• Exercise: Every line that holds the word "internal" needs to be copied from the data below.

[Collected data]
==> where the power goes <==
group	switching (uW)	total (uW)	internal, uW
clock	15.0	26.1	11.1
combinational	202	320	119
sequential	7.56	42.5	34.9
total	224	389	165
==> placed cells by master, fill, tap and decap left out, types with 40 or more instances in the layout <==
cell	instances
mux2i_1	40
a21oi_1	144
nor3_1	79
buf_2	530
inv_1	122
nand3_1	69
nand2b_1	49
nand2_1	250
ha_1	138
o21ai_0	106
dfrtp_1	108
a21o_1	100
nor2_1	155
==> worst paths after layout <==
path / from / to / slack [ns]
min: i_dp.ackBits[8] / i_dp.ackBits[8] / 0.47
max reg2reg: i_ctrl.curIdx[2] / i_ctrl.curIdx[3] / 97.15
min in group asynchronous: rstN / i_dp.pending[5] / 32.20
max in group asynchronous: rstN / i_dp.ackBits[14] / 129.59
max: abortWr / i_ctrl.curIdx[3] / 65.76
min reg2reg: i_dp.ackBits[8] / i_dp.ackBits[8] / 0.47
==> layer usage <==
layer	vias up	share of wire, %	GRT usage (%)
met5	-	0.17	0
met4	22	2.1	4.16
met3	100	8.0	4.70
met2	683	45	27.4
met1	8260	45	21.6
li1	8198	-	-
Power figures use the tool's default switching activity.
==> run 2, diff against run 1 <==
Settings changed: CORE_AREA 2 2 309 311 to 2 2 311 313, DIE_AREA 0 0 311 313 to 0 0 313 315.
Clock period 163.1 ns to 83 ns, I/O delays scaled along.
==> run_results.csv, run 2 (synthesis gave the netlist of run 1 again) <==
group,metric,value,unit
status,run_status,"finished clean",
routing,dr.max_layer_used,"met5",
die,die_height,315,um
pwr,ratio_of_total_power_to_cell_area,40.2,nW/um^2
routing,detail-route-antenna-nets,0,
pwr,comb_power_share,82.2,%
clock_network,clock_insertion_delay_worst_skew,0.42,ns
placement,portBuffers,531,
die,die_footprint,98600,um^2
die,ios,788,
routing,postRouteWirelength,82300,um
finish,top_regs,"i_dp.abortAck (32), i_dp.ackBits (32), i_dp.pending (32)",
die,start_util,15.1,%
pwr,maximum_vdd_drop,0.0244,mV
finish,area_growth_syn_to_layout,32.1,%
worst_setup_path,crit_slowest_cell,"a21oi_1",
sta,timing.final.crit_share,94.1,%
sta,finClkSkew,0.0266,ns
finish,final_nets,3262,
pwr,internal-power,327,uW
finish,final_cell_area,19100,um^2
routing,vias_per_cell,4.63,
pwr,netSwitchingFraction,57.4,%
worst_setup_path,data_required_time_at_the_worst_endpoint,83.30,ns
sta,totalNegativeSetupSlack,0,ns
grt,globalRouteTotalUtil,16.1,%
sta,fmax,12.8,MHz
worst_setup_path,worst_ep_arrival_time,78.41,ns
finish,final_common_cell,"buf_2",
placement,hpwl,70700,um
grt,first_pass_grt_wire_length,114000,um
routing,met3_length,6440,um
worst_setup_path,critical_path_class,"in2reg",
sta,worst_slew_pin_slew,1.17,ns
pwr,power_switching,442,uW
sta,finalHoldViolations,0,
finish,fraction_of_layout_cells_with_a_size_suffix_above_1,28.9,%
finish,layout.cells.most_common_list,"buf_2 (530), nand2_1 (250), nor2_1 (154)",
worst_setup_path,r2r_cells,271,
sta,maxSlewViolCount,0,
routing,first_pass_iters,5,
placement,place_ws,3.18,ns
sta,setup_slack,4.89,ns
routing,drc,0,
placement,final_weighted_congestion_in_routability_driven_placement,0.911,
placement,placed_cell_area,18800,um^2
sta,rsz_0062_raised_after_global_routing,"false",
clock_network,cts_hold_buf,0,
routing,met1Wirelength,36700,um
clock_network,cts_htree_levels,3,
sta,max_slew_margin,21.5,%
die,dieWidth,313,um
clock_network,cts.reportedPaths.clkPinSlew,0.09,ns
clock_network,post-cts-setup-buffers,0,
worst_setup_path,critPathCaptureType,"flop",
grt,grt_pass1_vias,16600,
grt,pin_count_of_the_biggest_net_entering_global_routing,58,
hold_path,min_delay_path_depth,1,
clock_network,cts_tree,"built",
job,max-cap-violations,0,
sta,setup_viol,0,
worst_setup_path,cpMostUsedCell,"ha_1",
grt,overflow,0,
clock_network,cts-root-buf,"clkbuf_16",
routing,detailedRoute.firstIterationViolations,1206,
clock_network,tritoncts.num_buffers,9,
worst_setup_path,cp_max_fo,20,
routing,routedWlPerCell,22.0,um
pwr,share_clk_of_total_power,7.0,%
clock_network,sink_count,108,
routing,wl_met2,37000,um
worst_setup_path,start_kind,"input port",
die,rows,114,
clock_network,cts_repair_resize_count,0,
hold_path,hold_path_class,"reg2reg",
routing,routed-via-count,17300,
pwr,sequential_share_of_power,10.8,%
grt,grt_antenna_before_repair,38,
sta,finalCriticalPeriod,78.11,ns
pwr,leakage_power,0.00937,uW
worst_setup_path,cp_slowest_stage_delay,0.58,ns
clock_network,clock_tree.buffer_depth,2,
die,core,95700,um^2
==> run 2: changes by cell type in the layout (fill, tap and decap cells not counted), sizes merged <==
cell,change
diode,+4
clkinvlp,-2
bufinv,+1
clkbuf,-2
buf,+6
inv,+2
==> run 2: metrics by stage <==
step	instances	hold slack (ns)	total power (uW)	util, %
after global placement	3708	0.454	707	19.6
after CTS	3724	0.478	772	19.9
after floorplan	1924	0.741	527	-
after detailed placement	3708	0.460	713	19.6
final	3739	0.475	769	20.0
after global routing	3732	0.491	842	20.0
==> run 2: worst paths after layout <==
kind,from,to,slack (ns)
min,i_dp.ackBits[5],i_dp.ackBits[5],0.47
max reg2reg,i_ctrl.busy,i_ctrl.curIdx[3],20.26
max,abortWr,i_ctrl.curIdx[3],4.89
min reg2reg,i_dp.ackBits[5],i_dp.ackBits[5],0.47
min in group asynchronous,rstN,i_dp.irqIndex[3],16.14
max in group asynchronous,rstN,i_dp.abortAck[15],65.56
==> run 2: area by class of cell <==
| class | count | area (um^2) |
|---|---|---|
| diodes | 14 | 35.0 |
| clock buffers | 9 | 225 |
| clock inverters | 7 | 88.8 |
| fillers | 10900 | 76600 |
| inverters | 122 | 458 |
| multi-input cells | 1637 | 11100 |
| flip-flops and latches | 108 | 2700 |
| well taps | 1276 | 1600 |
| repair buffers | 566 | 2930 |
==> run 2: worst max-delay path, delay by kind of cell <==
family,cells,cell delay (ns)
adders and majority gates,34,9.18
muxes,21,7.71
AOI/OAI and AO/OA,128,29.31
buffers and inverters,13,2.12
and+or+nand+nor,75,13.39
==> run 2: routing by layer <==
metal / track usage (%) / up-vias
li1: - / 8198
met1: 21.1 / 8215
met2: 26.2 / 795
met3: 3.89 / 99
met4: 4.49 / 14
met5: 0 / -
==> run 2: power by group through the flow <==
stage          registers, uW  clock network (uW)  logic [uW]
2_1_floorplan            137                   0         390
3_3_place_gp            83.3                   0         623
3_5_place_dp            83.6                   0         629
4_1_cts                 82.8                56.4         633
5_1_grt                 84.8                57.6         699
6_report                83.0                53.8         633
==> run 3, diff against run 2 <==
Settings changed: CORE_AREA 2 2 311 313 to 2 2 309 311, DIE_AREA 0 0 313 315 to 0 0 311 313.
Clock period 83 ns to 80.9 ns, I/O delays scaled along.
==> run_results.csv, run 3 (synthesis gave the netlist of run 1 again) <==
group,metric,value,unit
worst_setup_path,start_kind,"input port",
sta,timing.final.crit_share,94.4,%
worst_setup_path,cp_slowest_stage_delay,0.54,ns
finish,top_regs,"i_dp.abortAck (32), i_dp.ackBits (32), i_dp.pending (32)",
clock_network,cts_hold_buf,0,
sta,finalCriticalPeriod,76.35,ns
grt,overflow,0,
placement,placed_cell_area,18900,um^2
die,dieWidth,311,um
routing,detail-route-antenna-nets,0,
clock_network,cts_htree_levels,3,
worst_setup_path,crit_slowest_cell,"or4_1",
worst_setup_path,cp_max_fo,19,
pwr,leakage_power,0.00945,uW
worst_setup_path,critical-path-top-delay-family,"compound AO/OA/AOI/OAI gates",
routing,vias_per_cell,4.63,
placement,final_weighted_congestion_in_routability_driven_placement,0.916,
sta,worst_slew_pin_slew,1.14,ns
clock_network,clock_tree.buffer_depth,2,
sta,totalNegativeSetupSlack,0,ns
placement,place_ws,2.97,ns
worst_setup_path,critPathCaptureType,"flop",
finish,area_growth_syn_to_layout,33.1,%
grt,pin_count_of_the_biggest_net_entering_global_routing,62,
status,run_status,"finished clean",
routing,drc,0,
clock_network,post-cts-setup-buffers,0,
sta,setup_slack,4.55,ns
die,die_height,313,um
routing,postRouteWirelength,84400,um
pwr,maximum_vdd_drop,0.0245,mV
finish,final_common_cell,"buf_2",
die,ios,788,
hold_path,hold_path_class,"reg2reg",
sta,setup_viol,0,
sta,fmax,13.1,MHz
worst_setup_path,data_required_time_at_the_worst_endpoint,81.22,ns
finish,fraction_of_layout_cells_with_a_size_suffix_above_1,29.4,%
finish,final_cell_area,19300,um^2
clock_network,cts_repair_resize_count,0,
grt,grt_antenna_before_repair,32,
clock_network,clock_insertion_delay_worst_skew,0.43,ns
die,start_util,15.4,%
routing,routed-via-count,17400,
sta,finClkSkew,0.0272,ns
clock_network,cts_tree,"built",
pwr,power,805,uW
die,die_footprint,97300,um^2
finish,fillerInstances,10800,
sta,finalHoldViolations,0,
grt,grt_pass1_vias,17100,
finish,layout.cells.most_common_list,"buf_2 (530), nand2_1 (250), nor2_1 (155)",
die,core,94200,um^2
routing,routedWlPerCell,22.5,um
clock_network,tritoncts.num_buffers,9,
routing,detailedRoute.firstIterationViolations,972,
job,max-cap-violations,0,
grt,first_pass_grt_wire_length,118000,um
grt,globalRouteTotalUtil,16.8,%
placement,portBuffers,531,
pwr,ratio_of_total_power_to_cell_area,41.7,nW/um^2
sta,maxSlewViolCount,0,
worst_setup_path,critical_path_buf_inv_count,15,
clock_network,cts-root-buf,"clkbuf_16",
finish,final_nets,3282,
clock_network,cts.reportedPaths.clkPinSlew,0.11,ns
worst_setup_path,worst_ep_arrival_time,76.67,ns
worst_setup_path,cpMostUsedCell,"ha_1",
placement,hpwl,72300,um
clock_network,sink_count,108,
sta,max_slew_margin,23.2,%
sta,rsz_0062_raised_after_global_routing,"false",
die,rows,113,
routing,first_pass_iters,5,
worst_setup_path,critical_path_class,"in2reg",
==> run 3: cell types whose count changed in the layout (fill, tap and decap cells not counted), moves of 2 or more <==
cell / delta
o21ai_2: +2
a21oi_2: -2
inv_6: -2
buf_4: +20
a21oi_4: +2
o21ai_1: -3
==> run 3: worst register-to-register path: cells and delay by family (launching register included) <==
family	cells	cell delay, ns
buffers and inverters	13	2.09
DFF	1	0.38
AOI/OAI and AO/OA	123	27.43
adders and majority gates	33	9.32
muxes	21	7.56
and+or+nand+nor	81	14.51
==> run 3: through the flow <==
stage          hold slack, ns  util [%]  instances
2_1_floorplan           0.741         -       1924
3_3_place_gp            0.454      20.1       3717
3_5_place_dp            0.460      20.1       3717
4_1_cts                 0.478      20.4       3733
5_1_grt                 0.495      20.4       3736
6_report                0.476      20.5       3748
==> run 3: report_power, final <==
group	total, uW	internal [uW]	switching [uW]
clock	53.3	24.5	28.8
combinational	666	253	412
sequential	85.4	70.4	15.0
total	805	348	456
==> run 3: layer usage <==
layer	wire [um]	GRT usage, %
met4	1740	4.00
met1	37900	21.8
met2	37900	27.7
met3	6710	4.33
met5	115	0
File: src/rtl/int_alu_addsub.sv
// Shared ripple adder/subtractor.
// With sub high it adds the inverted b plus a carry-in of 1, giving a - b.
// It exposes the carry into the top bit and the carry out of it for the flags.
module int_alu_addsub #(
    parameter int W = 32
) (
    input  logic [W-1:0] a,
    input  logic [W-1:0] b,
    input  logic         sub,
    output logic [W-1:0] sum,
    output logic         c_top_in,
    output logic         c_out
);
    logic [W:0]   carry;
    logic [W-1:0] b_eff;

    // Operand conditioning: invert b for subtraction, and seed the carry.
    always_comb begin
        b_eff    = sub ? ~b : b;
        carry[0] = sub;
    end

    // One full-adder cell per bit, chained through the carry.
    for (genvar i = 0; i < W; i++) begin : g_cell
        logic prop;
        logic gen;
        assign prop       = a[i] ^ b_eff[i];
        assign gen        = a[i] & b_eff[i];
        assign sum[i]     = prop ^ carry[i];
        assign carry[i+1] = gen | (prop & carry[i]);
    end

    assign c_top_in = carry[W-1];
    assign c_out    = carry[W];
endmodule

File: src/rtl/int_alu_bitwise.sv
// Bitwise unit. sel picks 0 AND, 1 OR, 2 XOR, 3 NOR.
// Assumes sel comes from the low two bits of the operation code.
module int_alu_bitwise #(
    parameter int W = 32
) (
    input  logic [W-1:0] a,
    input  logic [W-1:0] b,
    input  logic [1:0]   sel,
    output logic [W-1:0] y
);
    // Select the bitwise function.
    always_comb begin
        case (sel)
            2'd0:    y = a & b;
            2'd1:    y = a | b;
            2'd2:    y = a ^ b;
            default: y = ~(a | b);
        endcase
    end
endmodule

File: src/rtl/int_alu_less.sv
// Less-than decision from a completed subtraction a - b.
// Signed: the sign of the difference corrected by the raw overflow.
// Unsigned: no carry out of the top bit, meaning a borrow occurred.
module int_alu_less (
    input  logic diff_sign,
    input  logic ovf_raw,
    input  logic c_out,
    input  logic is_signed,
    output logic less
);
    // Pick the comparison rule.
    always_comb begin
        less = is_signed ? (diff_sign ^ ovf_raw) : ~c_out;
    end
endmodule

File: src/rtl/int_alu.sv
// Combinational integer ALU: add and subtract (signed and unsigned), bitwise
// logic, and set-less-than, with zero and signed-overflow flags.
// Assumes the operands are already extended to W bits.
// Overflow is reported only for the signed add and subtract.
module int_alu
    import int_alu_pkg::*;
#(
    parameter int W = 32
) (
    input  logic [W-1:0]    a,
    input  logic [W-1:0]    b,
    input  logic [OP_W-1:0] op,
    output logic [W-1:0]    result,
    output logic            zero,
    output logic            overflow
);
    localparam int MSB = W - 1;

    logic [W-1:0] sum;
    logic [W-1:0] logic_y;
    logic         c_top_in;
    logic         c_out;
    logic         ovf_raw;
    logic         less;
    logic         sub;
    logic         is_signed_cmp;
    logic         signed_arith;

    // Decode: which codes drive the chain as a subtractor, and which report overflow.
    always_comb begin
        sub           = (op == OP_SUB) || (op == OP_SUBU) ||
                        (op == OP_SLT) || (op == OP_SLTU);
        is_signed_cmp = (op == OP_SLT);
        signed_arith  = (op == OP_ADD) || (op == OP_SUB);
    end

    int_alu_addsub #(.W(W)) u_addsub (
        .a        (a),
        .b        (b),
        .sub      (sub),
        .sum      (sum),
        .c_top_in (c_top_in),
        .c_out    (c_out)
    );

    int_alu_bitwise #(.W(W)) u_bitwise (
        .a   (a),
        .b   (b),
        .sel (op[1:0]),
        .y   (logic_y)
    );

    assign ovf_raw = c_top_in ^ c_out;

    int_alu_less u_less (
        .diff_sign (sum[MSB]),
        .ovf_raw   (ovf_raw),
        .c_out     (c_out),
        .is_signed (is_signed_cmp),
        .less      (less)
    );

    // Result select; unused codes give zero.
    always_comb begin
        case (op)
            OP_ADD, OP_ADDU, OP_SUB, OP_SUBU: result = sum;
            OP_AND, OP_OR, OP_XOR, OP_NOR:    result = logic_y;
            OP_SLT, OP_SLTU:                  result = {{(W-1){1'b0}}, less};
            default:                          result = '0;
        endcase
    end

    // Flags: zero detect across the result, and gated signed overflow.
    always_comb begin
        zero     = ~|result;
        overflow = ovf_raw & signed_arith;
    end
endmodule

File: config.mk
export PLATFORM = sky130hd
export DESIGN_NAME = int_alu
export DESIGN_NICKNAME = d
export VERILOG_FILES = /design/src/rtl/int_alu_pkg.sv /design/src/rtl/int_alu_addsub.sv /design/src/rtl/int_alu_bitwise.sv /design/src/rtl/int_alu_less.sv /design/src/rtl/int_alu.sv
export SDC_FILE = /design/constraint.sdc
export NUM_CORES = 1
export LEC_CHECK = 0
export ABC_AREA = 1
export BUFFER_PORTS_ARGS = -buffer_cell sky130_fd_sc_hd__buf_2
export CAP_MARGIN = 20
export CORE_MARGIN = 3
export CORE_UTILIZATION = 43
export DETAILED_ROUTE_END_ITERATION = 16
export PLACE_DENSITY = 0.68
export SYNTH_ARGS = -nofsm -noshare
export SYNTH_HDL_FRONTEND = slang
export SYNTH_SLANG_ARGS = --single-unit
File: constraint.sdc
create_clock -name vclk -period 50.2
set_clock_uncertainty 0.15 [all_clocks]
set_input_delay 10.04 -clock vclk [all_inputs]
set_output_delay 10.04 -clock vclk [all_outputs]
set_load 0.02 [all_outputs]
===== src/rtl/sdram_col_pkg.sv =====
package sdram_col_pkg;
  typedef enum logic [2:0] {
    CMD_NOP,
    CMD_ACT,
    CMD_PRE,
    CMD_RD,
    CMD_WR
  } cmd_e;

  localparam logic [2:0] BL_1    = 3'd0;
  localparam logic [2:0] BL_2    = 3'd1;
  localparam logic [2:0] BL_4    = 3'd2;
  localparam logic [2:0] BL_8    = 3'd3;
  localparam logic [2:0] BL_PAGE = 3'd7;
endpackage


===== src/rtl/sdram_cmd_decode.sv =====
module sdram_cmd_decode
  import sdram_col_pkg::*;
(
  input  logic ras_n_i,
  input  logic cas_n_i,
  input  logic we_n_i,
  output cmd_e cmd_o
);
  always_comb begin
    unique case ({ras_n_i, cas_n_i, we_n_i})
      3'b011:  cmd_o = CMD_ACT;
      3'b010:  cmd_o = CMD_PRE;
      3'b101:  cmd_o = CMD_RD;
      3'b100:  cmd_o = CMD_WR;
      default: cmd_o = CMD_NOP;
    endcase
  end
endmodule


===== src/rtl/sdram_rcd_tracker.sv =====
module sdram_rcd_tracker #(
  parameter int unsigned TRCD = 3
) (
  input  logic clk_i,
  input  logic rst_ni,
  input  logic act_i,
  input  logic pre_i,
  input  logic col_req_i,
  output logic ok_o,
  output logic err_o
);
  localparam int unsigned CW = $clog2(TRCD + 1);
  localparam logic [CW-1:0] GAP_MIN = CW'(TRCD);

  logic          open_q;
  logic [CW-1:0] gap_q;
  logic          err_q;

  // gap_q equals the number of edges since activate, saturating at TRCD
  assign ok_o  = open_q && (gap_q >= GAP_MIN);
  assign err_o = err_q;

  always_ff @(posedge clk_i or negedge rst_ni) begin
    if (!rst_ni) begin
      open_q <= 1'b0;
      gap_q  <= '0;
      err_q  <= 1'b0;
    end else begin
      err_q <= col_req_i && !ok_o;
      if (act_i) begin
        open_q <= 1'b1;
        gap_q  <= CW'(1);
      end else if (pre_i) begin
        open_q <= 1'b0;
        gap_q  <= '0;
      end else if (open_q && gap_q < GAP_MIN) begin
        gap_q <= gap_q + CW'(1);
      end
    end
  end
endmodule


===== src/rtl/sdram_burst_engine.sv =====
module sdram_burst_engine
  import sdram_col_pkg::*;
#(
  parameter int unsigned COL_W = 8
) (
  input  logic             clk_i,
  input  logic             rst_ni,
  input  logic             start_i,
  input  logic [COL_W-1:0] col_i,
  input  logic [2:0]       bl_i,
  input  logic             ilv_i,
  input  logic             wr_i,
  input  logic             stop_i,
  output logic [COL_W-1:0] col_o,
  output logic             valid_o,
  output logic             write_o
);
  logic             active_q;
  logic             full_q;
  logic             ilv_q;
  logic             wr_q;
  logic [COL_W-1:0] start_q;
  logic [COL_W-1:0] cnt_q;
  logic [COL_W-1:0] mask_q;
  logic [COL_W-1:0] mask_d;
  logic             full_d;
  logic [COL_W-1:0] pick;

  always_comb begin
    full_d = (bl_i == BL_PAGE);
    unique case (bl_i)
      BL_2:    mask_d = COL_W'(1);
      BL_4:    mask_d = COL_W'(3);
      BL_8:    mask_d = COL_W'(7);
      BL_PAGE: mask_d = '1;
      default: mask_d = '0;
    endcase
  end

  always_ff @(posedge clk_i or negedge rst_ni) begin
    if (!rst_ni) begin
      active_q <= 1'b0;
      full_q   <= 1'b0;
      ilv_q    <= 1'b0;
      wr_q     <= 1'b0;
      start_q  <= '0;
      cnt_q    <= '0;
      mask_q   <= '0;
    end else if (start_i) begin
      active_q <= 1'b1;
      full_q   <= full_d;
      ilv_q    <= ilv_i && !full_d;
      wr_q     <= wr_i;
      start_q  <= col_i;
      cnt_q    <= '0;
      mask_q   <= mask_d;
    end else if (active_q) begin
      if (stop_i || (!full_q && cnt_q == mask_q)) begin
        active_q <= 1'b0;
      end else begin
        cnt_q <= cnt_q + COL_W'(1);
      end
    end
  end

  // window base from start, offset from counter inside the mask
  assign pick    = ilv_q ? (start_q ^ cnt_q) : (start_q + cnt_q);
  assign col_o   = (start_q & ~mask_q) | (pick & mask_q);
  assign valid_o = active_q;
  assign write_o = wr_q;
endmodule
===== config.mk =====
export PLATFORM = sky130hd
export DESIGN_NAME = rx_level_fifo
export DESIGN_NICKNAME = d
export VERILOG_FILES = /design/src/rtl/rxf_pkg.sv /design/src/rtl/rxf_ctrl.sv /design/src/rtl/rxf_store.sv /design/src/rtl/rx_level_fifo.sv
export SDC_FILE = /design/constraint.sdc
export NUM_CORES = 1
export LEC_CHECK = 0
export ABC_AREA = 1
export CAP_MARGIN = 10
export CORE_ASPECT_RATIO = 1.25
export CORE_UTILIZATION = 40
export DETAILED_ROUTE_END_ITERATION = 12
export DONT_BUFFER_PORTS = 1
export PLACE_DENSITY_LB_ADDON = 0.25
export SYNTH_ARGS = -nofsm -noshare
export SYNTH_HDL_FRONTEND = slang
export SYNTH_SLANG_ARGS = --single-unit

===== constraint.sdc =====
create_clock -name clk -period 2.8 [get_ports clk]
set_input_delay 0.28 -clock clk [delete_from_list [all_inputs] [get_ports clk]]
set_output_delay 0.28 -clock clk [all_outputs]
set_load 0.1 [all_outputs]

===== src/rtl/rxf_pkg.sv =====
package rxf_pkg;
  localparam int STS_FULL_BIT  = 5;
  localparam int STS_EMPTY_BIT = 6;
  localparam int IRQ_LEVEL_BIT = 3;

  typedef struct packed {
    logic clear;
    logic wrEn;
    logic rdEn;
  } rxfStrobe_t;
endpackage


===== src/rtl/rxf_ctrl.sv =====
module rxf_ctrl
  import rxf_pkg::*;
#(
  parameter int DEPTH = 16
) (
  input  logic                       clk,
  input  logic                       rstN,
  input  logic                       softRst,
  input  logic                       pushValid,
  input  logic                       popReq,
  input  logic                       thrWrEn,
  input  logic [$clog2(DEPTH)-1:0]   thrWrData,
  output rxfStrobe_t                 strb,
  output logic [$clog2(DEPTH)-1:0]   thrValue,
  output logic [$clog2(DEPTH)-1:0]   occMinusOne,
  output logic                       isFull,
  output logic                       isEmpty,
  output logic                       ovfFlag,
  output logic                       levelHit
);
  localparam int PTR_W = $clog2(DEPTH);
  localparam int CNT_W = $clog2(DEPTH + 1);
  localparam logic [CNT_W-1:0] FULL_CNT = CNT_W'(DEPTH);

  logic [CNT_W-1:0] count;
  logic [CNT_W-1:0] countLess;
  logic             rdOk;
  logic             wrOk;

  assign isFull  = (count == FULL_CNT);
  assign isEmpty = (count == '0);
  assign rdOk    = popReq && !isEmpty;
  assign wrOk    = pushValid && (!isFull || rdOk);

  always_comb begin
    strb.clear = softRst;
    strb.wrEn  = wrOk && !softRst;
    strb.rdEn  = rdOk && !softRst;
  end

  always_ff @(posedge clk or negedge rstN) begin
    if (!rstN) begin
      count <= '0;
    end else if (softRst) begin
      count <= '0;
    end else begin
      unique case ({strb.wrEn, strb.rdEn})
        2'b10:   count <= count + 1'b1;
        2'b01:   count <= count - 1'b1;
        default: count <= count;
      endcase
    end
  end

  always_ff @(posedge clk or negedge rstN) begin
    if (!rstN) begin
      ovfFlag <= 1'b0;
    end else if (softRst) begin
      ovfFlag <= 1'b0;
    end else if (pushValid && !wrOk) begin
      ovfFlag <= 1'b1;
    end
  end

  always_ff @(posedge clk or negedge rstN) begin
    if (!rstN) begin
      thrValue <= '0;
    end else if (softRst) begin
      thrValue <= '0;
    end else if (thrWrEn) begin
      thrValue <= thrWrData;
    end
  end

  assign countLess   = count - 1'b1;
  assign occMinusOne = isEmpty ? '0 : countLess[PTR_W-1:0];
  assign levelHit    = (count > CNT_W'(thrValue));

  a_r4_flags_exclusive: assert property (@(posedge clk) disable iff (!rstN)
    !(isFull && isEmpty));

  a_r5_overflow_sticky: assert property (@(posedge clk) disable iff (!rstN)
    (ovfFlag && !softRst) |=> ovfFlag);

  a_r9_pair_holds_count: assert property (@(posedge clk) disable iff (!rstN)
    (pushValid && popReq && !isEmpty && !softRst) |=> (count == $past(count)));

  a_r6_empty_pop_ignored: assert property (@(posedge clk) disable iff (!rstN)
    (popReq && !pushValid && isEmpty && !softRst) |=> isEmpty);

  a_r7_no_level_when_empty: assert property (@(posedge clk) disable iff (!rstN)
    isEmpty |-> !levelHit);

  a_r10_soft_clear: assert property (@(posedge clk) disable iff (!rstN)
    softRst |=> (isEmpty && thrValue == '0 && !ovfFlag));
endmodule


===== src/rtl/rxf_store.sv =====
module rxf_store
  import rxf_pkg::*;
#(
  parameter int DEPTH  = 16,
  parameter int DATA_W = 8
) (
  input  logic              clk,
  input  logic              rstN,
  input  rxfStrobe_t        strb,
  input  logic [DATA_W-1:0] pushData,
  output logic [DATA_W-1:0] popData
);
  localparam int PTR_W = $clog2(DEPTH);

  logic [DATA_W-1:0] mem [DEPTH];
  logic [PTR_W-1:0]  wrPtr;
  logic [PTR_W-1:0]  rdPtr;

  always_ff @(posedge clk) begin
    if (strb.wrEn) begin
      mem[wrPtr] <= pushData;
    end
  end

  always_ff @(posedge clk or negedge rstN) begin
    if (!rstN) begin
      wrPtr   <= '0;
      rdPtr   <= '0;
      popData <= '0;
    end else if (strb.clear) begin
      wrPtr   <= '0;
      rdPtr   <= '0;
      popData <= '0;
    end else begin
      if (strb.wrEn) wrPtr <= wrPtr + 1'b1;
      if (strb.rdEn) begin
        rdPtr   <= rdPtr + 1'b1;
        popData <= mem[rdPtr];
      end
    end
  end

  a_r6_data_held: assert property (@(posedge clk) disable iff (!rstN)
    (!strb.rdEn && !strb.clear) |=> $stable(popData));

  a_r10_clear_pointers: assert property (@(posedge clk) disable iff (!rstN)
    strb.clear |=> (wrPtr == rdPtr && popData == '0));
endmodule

• Solution to this problem:
group	switching (uW)	total (uW)	internal, uW
pwr,internal-power,327,uW
group	total, uW	internal [uW]	switching [uW]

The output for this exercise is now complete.